§ What this task involves:
I need the lines below from the one with "synth > synth.log 2>&1" down to the one with "# the make line" reproduced exactly, both ends included, and nothing else.

--------------------------------

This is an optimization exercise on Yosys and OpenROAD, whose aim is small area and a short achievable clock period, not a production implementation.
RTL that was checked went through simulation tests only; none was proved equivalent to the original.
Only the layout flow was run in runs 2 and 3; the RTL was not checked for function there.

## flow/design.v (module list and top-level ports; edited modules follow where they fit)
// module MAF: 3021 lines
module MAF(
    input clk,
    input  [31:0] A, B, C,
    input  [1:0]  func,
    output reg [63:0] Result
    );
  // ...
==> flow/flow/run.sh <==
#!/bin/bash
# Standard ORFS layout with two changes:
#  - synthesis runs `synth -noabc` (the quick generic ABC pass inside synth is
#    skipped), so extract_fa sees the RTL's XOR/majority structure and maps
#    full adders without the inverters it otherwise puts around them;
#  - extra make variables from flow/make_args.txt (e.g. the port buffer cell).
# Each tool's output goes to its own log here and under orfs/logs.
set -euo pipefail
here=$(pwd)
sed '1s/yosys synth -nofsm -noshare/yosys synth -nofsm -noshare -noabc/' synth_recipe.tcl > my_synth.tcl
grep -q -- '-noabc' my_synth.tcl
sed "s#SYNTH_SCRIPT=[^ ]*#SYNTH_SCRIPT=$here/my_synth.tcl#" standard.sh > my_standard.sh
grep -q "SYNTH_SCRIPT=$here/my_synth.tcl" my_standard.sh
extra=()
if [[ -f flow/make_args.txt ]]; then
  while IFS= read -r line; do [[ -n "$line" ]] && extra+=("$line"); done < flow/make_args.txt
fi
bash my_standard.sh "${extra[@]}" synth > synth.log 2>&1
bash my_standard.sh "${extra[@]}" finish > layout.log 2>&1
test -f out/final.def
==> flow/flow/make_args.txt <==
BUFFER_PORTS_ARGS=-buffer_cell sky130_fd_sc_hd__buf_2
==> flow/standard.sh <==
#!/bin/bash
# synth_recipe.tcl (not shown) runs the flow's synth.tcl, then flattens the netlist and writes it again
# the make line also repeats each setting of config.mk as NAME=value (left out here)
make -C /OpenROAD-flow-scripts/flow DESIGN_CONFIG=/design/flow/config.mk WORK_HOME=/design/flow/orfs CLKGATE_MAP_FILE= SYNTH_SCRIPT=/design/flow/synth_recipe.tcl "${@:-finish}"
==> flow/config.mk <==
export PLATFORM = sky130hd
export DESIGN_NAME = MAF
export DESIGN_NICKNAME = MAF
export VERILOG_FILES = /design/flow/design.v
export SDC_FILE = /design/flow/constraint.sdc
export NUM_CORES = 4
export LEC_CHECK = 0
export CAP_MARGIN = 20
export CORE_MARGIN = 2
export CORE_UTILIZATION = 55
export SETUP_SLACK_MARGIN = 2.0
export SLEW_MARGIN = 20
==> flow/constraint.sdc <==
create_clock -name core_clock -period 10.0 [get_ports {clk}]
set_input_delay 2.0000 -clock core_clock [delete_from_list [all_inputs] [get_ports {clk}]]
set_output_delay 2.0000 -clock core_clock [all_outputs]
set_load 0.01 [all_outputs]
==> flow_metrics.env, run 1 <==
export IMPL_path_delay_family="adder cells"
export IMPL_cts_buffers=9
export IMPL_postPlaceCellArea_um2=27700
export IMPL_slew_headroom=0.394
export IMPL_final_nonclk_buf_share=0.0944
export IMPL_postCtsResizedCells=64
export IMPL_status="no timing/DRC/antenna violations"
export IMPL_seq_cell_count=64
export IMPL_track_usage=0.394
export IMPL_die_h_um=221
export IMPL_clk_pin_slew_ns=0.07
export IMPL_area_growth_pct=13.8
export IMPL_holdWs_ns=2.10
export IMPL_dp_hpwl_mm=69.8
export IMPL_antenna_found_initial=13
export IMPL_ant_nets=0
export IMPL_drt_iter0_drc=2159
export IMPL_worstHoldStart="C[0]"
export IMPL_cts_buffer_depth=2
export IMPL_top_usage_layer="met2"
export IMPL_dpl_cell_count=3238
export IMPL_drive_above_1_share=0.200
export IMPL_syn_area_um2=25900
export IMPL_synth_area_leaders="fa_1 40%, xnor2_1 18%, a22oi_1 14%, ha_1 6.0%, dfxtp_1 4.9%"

--------------------------------

§ Written answer:
bash my_standard.sh "${extra[@]}" synth > synth.log 2>&1
bash my_standard.sh "${extra[@]}" finish > layout.log 2>&1
test -f out/final.def
==> flow/flow/make_args.txt <==
BUFFER_PORTS_ARGS=-buffer_cell sky130_fd_sc_hd__buf_2
==> flow/standard.sh <==
#!/bin/bash
# synth_recipe.tcl (not shown) runs the flow's synth.tcl, then flattens the netlist and writes it again
# the make line also repeats each setting of config.mk as NAME=value (left out here)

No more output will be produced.